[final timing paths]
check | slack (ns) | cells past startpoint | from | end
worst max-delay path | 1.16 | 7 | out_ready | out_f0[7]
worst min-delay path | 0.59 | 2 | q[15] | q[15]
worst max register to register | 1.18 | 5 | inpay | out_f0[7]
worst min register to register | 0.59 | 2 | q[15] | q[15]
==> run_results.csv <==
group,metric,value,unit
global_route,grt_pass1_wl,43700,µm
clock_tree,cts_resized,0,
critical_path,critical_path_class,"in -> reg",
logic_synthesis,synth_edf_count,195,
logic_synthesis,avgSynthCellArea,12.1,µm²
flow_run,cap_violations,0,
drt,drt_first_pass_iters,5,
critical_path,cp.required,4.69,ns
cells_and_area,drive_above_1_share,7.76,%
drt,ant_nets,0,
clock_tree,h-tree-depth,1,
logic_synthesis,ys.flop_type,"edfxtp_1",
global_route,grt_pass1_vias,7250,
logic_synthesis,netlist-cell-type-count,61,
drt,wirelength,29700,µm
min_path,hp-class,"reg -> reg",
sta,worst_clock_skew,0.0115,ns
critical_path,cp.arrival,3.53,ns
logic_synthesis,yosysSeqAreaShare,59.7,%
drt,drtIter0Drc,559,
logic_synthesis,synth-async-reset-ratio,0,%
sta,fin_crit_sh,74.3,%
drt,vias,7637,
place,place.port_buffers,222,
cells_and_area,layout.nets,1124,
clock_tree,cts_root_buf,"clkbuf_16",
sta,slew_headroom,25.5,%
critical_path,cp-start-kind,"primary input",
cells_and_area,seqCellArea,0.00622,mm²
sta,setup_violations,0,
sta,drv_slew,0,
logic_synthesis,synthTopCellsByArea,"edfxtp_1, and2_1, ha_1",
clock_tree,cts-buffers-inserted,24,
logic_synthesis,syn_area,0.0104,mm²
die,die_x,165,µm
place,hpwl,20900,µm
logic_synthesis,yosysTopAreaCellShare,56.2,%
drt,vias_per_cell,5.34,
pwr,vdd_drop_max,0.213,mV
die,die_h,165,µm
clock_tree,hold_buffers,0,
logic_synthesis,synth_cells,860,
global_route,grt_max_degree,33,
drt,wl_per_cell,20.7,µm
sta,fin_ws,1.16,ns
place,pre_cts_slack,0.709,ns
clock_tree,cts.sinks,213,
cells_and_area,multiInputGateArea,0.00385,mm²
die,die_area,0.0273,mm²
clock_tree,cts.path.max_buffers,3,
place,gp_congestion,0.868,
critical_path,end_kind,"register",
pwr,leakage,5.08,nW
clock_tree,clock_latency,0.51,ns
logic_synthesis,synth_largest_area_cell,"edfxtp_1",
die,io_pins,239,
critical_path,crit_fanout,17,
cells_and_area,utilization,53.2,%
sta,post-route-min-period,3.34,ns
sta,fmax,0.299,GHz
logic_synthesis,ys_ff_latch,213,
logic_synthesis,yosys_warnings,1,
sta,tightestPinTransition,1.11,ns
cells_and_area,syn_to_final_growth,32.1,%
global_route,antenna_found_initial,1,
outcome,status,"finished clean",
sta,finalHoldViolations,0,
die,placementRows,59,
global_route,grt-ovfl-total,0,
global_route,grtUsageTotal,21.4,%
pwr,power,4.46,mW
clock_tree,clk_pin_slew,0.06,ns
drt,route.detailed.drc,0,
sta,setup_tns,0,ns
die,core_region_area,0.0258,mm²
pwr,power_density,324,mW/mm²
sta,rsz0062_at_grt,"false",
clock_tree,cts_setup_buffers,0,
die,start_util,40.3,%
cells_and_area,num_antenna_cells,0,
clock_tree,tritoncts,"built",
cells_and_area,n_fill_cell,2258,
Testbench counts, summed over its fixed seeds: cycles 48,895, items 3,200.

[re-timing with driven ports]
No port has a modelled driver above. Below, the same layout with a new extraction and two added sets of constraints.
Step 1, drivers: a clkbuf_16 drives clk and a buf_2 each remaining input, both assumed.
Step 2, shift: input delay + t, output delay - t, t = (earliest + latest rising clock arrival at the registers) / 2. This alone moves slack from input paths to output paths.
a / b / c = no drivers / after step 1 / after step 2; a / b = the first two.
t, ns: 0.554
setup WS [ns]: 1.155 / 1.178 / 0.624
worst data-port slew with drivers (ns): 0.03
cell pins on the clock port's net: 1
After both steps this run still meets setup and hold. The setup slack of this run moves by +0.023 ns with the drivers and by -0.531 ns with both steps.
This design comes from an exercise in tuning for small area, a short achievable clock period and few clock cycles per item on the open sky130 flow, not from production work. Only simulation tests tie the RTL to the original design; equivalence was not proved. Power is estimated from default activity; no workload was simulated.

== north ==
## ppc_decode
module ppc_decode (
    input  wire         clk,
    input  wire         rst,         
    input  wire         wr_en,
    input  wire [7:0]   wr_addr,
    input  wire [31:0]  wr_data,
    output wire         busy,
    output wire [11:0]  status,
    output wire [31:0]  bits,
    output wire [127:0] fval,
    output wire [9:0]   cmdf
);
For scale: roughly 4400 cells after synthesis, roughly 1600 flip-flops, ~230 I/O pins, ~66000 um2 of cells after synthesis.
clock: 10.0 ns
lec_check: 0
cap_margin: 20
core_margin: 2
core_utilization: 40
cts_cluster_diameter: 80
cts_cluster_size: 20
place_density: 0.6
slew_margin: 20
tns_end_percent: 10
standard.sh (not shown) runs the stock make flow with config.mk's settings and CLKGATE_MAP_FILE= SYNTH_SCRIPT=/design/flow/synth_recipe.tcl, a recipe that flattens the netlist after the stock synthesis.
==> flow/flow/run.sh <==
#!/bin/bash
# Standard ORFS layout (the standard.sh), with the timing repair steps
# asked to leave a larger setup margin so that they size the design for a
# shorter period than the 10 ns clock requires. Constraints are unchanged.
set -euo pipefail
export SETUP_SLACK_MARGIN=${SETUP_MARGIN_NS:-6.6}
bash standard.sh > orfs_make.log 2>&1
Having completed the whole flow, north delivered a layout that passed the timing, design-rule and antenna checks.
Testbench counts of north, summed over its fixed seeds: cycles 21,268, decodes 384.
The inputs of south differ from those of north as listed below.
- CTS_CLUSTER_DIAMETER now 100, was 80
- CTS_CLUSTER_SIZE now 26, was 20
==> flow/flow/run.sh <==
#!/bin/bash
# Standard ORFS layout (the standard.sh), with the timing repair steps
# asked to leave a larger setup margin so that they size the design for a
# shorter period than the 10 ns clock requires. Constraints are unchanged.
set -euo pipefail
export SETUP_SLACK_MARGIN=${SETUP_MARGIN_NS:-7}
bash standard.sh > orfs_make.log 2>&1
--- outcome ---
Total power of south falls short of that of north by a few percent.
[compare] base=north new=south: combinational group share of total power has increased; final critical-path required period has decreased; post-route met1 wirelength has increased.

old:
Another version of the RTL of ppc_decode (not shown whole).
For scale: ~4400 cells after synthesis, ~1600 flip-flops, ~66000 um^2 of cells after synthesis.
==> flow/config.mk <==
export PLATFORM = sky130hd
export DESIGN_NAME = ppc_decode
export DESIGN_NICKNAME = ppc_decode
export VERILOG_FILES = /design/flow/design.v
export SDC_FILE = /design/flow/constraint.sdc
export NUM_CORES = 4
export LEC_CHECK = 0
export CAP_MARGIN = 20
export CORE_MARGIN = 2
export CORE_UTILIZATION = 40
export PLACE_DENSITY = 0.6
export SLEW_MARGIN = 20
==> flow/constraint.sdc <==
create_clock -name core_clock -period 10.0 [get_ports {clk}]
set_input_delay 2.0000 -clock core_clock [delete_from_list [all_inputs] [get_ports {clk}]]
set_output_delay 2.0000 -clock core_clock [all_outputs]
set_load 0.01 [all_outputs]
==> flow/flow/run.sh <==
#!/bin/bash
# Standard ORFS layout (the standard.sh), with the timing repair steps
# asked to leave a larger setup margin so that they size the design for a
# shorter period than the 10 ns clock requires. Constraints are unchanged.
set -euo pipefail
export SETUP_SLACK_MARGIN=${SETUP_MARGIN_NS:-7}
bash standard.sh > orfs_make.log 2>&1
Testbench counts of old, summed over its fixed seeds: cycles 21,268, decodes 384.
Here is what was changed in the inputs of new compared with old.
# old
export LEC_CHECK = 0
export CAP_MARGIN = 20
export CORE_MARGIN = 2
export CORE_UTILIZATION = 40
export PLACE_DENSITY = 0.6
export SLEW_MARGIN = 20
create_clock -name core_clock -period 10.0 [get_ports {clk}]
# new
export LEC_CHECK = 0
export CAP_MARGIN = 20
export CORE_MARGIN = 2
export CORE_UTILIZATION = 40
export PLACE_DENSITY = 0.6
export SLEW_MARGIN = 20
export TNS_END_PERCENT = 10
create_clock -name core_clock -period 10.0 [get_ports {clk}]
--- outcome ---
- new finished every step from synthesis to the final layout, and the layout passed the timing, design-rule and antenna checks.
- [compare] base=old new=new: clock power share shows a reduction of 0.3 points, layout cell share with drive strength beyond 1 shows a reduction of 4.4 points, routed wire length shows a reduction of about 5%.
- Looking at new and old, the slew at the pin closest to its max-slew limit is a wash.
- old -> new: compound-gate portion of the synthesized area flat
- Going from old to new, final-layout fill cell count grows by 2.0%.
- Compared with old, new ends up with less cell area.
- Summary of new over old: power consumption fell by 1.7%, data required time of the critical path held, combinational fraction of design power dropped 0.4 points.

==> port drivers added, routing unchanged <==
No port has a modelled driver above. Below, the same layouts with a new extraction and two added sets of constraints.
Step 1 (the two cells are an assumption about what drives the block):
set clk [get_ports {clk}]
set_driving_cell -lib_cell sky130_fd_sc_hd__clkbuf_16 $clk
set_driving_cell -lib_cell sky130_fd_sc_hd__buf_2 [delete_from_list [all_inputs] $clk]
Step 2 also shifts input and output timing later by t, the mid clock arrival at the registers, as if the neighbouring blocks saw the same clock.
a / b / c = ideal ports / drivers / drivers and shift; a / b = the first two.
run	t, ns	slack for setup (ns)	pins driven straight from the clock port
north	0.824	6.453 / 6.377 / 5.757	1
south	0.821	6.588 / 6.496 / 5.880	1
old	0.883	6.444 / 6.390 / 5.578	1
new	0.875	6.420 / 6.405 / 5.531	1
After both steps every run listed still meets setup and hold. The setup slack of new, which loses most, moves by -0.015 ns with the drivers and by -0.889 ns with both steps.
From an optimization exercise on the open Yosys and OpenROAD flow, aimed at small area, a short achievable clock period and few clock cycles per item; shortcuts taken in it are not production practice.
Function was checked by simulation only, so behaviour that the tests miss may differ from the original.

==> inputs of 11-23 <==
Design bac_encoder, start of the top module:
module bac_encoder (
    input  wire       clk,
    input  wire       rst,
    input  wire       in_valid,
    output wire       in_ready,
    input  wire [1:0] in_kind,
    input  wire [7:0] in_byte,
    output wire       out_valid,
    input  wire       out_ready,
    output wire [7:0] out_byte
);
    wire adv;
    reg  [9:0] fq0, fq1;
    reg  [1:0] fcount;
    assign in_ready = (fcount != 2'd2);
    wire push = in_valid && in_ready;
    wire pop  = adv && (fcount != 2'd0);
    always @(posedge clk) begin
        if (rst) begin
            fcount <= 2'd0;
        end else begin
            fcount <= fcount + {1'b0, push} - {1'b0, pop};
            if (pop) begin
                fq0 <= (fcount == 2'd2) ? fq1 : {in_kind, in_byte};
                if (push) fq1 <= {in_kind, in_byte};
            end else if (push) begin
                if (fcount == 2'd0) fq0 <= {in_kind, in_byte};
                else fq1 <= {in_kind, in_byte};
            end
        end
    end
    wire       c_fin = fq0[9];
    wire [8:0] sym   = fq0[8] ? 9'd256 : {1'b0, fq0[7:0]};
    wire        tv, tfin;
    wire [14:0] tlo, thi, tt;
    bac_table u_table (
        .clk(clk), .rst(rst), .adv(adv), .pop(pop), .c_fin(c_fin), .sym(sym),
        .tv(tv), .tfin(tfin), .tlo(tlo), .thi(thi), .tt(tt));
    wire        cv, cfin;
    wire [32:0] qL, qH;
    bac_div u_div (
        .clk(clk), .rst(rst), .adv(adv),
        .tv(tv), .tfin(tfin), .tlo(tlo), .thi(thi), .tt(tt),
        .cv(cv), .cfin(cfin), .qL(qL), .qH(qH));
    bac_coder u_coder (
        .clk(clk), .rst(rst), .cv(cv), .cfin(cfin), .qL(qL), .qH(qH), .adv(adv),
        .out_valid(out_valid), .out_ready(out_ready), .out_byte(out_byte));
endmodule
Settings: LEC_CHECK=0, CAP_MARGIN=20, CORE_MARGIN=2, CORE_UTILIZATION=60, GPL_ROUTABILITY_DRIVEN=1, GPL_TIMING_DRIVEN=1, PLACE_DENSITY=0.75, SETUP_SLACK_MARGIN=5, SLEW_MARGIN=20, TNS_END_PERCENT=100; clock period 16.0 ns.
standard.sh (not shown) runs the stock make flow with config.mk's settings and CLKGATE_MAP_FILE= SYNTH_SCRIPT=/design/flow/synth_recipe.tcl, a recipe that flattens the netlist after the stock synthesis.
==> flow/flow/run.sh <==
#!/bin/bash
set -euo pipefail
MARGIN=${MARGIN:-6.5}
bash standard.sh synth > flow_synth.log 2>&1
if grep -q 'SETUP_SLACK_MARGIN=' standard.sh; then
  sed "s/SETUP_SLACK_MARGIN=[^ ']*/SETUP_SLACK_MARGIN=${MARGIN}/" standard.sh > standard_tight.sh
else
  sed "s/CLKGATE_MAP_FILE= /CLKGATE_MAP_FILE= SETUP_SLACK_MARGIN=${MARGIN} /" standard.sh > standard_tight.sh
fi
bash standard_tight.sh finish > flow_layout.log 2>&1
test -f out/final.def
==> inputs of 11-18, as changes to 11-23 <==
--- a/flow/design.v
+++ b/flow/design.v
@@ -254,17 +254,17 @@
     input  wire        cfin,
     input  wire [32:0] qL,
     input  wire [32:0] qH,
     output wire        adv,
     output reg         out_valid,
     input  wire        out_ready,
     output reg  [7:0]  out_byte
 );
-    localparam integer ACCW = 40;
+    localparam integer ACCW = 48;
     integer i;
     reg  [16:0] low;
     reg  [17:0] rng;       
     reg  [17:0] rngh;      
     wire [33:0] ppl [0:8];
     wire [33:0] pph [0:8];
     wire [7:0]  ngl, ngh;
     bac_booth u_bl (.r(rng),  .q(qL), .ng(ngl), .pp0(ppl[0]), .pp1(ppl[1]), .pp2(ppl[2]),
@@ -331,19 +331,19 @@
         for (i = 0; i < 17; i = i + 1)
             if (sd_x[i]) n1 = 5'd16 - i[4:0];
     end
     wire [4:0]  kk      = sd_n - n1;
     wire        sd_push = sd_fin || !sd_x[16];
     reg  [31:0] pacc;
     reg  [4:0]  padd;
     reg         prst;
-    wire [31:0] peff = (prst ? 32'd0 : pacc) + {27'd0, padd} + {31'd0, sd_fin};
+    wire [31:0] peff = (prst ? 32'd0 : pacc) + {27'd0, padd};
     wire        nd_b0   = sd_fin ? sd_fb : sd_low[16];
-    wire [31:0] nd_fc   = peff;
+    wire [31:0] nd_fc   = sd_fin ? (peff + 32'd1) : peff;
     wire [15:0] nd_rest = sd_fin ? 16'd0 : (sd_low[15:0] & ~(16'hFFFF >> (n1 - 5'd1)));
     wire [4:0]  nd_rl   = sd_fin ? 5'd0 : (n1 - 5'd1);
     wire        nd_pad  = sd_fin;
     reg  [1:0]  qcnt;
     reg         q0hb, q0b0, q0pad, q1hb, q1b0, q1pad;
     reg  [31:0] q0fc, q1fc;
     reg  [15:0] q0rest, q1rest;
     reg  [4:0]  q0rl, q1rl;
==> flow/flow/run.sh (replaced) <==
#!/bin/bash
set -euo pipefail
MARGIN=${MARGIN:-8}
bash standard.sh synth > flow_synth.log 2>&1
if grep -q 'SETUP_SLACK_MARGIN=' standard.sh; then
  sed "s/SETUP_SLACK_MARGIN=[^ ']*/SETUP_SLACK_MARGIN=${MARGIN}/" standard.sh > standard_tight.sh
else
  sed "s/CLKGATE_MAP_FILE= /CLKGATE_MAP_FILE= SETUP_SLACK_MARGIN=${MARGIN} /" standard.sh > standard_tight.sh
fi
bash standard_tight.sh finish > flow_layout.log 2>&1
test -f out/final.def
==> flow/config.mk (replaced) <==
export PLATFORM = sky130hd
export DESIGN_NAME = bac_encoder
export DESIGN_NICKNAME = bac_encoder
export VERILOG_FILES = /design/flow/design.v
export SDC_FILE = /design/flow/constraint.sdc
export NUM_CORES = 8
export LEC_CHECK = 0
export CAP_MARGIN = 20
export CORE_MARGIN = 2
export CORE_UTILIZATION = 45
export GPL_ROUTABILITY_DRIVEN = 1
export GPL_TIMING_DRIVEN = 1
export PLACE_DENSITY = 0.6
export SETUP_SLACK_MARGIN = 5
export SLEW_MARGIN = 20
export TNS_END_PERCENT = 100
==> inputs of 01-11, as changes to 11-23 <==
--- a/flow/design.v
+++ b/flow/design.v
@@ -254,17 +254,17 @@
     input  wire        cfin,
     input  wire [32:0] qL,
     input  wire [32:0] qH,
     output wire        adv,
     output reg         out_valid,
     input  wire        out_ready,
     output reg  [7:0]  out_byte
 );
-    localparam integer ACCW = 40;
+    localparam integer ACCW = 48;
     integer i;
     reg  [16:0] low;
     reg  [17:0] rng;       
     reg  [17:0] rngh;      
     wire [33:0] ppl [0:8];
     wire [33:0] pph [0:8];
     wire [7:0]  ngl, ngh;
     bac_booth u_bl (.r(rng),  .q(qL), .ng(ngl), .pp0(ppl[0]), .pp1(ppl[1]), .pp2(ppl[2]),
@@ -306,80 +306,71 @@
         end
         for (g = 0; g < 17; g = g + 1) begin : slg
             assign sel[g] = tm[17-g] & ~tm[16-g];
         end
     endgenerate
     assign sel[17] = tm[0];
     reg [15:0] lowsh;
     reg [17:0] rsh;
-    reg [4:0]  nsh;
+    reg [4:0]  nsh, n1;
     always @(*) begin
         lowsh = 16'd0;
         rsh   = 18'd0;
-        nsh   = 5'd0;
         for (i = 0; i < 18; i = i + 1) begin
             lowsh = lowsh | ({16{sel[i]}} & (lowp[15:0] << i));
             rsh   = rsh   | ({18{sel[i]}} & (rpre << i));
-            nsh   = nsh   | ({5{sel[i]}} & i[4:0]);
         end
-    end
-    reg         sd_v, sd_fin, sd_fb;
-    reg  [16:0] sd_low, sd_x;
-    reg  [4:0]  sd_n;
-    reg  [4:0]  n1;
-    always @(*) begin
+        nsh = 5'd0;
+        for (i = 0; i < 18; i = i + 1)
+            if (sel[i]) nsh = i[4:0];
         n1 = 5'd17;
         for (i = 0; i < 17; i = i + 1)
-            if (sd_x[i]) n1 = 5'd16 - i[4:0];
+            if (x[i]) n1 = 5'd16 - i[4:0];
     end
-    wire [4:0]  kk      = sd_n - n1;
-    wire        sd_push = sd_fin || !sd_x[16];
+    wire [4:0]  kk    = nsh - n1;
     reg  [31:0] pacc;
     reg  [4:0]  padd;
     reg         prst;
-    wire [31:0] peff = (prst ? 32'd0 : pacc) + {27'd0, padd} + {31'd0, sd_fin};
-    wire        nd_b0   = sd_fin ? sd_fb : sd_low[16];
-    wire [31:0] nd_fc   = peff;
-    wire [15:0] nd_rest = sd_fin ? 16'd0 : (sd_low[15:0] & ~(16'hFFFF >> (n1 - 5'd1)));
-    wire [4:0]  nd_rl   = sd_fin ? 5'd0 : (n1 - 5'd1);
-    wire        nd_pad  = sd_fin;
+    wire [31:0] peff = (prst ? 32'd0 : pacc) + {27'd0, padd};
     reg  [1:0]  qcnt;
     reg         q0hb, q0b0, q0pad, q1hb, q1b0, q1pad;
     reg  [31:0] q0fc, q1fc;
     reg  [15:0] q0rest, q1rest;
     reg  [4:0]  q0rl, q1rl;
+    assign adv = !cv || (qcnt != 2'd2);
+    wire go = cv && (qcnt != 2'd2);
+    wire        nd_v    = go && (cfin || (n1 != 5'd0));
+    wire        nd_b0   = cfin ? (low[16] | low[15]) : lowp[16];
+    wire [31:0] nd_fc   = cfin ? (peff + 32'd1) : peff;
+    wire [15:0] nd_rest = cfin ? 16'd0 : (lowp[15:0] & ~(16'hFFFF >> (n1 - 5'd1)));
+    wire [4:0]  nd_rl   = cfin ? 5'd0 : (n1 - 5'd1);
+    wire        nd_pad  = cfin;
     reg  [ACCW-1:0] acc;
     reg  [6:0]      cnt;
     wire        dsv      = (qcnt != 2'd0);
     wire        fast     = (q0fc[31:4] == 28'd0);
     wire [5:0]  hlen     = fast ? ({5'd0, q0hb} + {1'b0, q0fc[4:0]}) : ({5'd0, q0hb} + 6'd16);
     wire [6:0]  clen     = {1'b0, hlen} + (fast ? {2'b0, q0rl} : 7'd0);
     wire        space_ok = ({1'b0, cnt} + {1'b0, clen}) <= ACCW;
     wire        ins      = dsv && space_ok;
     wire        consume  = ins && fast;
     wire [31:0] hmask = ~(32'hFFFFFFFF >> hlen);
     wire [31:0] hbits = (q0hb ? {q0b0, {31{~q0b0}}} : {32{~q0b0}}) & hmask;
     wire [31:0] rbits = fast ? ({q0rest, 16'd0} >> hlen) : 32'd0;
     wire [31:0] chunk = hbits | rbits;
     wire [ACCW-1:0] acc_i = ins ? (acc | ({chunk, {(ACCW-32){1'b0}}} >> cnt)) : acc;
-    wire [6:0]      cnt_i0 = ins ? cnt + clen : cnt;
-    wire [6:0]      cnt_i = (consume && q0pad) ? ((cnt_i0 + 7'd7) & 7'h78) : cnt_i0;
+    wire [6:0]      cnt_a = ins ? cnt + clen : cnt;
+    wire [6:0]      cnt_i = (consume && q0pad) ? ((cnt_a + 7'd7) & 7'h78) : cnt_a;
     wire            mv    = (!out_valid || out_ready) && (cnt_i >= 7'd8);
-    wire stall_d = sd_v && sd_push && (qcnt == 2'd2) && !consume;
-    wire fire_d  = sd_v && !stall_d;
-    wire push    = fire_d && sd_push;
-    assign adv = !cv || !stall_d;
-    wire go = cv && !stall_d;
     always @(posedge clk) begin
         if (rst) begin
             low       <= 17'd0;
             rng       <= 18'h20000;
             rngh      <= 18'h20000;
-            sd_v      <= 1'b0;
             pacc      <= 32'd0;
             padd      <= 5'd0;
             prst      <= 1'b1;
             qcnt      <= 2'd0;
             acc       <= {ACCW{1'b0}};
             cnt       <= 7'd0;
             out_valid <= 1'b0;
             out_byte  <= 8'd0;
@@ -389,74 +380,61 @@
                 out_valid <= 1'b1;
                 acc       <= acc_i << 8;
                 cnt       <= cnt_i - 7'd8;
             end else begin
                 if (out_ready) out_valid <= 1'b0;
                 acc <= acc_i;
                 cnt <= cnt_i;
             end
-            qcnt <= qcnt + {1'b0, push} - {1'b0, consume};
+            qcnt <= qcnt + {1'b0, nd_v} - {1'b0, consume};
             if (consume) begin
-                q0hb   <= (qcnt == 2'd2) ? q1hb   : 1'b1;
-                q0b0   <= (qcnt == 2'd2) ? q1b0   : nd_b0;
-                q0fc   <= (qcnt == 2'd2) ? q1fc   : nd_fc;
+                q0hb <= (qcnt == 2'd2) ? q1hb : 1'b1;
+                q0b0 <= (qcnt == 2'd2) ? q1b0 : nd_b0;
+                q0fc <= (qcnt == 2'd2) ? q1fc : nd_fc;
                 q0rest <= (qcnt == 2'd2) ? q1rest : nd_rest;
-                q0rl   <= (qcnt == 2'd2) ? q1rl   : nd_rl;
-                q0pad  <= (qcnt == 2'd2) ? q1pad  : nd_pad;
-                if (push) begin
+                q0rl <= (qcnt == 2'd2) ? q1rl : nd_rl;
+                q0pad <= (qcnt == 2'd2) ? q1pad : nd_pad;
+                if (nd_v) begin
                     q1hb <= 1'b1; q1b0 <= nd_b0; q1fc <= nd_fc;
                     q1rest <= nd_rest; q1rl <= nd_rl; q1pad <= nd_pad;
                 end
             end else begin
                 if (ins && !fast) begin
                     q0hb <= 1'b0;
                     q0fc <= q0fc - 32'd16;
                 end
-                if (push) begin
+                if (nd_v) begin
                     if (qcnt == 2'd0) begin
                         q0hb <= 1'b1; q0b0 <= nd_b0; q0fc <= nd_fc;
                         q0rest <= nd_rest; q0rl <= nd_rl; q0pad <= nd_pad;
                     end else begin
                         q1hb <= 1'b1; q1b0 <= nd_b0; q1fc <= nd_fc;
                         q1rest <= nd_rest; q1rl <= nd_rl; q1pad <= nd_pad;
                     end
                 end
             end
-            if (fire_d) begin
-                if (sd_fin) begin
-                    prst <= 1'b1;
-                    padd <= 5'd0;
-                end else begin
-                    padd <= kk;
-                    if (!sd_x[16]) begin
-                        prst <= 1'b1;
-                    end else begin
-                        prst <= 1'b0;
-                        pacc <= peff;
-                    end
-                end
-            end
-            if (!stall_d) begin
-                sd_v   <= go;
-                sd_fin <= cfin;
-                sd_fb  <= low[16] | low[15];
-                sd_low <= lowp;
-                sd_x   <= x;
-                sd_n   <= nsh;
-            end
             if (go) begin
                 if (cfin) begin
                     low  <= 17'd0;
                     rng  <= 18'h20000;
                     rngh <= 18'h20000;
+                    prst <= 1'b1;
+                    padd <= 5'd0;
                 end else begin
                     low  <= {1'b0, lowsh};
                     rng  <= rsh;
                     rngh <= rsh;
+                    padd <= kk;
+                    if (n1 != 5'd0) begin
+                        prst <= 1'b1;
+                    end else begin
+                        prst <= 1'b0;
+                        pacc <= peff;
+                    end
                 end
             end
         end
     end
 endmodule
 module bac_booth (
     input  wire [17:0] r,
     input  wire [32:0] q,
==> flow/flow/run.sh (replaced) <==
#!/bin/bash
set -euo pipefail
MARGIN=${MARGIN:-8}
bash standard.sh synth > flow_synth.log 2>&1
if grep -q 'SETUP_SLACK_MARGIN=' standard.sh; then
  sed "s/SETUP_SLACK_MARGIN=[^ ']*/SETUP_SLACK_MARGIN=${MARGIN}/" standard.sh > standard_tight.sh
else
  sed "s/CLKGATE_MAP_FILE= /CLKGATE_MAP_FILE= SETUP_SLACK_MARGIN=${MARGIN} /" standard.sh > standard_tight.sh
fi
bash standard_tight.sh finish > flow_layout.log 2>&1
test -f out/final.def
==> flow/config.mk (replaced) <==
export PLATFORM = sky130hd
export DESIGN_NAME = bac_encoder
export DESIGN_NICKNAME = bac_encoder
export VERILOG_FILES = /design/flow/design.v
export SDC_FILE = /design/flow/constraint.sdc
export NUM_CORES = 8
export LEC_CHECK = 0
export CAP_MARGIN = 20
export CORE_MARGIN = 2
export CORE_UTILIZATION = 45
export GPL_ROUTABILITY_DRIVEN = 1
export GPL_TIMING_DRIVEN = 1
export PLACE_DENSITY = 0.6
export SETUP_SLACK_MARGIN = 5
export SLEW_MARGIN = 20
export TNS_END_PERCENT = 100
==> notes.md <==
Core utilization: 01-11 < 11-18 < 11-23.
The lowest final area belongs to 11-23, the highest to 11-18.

++++++

**WORK ORDER**
All lines above from the line with "same layout with" through the line with "Step 1, drivers: a", both included, are to be set down exactly, with nothing else.

**RESULT FOR THIS EXERCISE**
No port has a modelled driver above. Below, the same layout with a new extraction and two added sets of constraints.
Step 1, drivers: a clkbuf_16 drives clk and a buf_2 each remaining input, both assumed.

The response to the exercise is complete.